■ Recorded information ■
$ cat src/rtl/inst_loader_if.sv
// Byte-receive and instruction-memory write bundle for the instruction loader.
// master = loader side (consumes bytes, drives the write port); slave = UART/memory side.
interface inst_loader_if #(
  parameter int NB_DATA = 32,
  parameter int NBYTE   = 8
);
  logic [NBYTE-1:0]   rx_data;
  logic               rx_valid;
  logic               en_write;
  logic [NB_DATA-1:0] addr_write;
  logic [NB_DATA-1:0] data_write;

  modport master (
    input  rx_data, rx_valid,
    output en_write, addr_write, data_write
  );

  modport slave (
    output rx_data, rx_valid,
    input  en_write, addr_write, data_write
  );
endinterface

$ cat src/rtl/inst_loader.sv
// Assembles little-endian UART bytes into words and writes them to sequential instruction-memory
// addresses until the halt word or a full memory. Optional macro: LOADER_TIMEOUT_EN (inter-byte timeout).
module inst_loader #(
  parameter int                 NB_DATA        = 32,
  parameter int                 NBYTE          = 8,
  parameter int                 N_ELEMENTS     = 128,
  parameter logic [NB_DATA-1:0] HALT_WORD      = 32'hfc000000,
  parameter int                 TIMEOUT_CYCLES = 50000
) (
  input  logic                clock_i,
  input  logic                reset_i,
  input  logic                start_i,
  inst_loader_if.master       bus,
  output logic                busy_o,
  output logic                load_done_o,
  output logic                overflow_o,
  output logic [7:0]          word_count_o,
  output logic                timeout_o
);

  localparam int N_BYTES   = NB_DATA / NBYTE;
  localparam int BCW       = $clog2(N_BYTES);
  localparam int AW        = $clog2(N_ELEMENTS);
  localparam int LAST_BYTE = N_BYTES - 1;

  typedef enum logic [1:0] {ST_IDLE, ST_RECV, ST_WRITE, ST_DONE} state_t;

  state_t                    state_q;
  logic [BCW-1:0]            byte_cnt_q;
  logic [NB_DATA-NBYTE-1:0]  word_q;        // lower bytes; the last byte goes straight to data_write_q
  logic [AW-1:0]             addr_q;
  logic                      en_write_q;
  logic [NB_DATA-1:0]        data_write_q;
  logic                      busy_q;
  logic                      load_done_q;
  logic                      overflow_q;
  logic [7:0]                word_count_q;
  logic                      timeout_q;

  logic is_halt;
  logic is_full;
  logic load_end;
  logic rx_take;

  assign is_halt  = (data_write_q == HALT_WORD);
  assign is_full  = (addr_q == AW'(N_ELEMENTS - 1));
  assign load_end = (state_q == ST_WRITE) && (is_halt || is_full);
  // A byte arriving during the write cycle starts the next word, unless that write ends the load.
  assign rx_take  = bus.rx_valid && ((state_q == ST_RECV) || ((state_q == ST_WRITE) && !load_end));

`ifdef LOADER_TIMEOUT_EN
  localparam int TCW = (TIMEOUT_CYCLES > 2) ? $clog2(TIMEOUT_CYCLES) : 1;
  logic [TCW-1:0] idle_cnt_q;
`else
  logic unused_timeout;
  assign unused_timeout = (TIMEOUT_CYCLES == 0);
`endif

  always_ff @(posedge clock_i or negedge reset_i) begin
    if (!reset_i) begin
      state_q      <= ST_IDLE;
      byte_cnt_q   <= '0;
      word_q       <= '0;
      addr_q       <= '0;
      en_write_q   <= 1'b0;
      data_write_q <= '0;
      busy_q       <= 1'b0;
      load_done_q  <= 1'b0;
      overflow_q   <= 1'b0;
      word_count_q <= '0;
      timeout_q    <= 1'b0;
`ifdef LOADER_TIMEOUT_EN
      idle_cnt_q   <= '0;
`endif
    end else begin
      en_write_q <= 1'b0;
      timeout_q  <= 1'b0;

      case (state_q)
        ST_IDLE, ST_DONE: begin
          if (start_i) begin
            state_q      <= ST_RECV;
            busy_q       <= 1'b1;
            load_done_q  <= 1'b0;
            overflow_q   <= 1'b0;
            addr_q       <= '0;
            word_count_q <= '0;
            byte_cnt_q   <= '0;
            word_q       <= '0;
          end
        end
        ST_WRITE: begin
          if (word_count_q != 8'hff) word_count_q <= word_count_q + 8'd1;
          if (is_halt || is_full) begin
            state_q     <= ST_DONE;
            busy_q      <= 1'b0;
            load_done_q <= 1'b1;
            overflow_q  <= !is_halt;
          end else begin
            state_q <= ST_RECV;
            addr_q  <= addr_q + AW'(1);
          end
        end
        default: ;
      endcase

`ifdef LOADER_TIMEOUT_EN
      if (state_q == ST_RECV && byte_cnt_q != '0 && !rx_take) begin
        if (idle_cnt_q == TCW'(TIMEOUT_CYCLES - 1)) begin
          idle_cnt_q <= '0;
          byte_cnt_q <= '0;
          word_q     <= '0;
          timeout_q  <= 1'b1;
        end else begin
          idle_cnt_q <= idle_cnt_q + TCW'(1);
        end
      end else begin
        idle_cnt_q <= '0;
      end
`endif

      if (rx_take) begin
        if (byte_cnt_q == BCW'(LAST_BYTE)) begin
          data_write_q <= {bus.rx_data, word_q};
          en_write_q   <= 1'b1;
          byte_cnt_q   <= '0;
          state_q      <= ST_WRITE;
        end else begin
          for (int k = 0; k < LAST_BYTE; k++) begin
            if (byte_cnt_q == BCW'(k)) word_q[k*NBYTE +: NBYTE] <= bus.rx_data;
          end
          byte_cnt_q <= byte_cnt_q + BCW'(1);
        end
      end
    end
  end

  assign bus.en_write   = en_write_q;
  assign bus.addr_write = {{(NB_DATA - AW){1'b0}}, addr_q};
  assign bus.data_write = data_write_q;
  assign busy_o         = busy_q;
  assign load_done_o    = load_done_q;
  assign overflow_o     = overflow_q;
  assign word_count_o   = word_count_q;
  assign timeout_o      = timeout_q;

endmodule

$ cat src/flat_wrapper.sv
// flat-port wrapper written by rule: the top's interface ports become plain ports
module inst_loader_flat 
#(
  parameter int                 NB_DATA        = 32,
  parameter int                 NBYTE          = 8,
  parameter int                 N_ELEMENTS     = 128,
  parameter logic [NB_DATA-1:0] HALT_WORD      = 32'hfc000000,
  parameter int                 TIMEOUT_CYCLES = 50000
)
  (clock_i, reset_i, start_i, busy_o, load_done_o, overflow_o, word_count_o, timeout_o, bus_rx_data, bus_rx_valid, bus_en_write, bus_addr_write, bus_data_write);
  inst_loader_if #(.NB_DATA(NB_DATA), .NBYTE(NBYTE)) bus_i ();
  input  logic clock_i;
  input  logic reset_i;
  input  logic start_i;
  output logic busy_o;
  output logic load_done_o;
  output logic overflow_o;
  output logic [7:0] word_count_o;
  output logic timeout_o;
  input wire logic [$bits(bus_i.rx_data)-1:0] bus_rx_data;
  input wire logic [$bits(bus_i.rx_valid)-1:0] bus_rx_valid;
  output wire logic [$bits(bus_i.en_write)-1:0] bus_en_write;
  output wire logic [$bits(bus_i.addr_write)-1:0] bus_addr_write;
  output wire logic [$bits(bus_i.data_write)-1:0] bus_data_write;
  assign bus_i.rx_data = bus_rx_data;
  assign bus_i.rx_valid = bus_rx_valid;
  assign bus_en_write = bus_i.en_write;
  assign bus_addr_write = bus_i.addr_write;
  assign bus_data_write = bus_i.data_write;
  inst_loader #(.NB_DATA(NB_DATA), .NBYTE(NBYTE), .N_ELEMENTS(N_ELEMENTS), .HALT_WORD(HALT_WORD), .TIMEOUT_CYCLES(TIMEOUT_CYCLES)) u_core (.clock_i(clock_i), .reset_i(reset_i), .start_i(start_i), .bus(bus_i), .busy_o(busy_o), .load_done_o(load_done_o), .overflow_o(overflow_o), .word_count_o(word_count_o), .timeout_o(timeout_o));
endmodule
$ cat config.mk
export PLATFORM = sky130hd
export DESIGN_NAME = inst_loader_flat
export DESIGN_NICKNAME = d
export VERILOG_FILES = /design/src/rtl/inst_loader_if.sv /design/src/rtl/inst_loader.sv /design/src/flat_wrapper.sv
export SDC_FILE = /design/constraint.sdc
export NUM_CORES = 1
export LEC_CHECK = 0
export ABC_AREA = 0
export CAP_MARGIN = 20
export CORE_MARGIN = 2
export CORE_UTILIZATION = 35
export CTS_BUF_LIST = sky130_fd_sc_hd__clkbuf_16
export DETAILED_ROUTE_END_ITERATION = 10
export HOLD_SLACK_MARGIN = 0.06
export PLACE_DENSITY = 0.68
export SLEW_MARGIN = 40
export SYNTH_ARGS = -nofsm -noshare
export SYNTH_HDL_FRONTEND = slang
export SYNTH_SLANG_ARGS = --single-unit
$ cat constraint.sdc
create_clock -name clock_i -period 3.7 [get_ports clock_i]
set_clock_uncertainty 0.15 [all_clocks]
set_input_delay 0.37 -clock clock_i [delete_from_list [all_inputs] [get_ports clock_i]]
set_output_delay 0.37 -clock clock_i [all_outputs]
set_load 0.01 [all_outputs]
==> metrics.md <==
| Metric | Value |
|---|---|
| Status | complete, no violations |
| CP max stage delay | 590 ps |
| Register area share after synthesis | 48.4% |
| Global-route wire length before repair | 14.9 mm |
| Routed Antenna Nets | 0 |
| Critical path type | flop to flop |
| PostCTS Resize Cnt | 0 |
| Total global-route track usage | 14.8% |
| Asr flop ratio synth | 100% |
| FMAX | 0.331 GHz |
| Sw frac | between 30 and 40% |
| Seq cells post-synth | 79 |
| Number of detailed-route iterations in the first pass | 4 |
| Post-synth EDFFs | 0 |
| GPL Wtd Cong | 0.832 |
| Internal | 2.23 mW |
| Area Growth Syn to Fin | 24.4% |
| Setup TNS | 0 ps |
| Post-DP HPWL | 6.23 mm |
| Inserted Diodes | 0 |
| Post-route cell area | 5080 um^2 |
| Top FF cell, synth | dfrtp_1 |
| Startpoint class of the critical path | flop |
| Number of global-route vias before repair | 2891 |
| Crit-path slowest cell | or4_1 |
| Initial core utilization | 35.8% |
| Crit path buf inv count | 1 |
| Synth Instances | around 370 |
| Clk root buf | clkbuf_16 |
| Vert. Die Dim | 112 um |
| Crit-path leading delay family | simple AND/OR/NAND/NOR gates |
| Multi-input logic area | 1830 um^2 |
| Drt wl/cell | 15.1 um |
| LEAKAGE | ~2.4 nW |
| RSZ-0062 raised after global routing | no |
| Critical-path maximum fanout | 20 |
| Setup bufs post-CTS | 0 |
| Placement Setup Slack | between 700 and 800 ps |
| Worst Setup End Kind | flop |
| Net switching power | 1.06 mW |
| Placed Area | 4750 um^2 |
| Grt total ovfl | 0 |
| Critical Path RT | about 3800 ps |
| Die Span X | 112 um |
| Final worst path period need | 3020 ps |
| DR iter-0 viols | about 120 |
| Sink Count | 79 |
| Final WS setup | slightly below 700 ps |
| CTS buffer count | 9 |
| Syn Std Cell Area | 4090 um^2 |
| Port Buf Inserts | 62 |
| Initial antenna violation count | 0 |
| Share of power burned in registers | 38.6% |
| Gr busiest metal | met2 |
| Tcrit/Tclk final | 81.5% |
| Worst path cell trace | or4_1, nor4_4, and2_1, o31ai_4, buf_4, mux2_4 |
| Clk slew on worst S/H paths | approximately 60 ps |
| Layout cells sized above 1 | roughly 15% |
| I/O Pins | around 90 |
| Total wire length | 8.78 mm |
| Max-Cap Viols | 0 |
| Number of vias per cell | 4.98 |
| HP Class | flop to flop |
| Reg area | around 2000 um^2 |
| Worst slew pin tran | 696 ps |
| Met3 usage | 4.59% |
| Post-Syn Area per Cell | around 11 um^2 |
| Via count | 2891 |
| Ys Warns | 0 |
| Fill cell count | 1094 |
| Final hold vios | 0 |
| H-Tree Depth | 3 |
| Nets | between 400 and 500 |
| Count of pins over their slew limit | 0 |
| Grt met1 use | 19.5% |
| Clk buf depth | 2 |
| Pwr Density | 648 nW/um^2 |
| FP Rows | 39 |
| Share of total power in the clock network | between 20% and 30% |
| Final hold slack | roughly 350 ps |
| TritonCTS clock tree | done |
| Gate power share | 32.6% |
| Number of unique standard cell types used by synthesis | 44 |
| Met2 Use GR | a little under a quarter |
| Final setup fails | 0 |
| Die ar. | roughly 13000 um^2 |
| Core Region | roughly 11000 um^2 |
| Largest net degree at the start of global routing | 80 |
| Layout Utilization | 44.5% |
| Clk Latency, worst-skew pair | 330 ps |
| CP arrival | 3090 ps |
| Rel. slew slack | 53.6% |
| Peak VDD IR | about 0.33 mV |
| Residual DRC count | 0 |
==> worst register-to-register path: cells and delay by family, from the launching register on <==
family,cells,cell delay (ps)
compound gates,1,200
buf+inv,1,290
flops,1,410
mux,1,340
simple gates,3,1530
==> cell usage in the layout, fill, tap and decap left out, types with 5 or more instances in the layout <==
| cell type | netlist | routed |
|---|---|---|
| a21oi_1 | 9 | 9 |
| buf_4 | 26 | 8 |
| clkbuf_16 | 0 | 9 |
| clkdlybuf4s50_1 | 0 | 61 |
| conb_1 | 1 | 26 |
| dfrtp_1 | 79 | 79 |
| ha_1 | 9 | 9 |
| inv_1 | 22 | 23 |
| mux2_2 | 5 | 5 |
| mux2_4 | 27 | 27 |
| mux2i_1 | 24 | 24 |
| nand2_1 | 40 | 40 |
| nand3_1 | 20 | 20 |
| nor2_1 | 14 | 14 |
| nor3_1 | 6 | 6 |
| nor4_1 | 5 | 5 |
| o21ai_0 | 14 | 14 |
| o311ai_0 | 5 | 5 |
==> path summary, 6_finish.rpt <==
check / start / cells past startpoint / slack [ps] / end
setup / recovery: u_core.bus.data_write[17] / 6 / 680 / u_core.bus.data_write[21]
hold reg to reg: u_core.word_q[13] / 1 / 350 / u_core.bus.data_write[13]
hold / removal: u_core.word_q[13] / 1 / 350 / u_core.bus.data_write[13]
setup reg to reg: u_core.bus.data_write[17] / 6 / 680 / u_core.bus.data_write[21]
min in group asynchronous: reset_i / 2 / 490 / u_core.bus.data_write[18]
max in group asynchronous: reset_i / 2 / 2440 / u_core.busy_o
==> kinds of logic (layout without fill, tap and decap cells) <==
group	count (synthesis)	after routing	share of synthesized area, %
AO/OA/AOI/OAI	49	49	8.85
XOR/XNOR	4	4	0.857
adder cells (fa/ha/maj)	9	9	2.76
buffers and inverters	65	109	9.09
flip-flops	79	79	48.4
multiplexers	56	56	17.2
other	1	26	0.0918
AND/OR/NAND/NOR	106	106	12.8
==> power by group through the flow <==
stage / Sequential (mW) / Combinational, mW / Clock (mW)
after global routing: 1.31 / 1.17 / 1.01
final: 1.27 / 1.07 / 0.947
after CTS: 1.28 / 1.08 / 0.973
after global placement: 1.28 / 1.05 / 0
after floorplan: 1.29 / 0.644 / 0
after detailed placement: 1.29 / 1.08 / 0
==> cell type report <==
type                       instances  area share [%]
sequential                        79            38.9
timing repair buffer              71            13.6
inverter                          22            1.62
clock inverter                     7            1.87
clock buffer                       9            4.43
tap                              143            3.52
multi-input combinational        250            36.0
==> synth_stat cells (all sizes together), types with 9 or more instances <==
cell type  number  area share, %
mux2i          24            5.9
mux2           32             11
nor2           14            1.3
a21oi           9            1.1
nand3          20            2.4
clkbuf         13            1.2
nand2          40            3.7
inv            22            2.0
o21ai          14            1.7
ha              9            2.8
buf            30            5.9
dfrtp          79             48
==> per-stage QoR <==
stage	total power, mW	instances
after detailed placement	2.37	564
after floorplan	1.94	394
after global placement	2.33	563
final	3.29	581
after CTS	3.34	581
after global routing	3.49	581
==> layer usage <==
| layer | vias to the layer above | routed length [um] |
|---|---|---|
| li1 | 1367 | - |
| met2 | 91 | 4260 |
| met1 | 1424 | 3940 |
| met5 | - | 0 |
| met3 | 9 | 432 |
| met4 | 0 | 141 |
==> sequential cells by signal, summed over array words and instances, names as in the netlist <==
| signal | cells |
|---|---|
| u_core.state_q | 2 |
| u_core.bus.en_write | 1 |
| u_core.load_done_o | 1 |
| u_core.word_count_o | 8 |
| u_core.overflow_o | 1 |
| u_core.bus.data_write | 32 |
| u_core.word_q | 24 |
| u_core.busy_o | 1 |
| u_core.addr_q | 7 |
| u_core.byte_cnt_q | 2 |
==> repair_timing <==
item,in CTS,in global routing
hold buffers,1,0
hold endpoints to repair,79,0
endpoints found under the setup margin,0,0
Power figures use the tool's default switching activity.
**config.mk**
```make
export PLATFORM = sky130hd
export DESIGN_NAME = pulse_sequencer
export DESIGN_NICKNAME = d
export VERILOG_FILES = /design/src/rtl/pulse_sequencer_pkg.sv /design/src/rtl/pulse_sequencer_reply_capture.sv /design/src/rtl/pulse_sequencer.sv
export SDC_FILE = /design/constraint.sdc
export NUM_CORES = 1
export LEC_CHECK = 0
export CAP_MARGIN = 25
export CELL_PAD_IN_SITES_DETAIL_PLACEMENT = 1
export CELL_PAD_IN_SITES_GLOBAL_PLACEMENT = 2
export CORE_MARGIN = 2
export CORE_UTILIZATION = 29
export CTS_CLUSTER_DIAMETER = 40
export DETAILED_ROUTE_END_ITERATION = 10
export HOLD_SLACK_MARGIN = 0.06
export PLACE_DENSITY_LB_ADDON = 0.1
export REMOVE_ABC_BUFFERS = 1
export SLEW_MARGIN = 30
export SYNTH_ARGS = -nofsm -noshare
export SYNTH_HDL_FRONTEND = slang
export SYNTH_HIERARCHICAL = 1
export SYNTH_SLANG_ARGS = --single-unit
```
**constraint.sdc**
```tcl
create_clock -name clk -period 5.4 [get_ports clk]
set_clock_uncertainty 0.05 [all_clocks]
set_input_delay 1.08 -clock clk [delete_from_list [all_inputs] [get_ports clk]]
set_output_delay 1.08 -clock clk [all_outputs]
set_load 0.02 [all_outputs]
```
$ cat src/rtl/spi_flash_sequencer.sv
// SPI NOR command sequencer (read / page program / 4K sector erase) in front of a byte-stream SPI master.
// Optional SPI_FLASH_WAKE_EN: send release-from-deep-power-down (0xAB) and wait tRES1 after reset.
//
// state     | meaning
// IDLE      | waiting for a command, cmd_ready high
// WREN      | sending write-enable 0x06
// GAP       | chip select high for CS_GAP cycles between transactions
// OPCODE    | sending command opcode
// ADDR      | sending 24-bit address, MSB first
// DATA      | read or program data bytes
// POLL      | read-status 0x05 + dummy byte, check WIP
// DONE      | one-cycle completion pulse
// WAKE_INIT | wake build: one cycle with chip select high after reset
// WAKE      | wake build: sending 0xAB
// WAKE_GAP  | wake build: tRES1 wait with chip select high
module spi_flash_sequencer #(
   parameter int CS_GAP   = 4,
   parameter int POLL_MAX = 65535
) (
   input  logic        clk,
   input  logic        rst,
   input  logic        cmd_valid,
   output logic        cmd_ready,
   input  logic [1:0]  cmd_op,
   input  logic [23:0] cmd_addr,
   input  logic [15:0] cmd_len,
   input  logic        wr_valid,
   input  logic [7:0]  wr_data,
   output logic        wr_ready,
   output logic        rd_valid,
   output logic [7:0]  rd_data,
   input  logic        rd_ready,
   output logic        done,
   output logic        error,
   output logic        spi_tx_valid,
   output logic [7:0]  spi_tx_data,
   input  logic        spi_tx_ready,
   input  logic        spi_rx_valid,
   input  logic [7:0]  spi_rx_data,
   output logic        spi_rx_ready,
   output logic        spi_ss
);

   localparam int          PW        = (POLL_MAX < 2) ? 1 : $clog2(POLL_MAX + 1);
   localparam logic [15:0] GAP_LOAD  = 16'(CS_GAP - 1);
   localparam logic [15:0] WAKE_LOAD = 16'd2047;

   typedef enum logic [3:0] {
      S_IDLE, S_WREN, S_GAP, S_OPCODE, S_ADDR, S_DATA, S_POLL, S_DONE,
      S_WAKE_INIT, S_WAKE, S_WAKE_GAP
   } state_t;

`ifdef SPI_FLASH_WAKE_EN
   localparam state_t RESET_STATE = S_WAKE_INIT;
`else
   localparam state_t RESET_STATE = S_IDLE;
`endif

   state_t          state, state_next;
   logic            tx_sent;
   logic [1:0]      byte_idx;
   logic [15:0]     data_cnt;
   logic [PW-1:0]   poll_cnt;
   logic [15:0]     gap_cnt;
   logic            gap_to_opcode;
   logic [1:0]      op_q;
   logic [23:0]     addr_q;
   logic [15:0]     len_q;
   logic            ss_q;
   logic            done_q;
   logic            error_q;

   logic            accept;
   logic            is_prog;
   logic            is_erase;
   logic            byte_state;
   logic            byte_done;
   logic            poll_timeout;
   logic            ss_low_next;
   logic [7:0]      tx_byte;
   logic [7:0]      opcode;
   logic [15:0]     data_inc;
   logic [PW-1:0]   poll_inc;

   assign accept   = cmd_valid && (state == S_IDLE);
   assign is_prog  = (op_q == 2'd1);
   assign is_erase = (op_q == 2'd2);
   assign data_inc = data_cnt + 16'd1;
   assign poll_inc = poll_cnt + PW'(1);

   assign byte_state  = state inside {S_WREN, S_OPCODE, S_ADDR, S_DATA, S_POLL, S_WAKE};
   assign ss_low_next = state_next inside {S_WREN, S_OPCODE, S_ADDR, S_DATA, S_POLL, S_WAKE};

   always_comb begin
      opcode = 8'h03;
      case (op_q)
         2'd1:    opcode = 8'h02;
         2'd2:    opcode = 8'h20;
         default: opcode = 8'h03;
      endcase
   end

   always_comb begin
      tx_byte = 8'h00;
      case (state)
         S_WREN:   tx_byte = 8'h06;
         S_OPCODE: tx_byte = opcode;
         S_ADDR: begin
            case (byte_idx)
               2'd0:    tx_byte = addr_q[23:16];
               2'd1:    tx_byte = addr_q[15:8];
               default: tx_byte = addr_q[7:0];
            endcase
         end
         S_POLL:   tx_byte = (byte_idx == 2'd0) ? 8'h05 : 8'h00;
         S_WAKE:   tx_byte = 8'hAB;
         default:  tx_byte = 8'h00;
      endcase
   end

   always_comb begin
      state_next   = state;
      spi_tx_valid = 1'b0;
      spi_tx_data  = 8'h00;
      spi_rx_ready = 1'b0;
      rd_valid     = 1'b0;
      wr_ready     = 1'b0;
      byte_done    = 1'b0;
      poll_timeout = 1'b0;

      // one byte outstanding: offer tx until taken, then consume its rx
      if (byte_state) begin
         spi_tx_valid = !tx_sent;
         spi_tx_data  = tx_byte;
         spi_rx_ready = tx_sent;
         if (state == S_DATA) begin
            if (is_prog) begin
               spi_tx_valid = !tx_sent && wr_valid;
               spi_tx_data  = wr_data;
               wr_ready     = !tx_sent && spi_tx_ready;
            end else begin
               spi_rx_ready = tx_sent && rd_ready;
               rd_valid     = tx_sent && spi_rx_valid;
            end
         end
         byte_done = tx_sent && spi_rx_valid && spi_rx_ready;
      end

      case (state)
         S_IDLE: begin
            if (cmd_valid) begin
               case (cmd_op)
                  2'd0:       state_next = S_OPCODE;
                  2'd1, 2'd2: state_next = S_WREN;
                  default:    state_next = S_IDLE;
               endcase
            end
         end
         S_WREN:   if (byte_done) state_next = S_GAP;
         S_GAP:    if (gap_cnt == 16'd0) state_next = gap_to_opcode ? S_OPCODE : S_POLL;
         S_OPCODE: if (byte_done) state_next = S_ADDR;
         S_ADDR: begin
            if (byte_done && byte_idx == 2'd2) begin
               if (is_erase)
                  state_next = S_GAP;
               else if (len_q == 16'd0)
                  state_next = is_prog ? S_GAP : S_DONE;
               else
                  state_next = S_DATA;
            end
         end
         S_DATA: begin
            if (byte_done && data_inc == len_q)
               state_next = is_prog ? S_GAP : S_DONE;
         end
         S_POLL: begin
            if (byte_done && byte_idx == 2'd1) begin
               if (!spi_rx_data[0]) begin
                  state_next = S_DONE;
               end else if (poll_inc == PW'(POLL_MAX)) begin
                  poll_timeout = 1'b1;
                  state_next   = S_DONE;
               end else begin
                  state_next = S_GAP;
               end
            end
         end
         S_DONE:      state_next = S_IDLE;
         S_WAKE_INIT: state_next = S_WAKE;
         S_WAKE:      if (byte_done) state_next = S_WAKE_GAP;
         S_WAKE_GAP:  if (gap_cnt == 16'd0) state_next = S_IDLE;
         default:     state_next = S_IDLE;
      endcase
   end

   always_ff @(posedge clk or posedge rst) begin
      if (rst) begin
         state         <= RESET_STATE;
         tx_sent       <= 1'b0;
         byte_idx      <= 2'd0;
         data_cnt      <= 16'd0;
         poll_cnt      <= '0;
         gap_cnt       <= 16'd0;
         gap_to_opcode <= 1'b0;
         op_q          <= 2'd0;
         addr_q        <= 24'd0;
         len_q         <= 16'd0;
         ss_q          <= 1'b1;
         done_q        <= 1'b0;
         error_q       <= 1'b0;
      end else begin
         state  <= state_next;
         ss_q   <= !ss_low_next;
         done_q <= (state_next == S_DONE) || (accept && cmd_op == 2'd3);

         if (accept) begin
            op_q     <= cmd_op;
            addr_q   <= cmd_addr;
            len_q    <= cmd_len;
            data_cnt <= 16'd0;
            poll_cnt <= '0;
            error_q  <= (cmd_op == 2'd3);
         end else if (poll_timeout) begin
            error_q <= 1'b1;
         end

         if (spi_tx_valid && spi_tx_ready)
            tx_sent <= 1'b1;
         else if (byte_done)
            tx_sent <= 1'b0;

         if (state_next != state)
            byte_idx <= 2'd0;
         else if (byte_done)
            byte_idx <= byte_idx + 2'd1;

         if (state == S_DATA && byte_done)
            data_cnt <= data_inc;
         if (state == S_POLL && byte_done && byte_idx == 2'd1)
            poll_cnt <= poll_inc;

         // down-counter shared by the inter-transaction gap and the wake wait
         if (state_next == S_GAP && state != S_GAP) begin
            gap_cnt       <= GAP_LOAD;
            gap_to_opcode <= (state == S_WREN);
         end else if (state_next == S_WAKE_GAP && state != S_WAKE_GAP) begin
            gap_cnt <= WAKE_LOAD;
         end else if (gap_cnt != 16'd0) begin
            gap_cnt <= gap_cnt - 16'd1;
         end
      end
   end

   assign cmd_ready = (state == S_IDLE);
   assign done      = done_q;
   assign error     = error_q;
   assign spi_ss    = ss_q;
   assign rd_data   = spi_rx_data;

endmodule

■ What you need to do ■
Using the listing above, pull out all lines that hold the word "before".

■ Answer box ■
| Global-route wire length before repair | 14.9 mm |
| Number of global-route vias before repair | 2891 |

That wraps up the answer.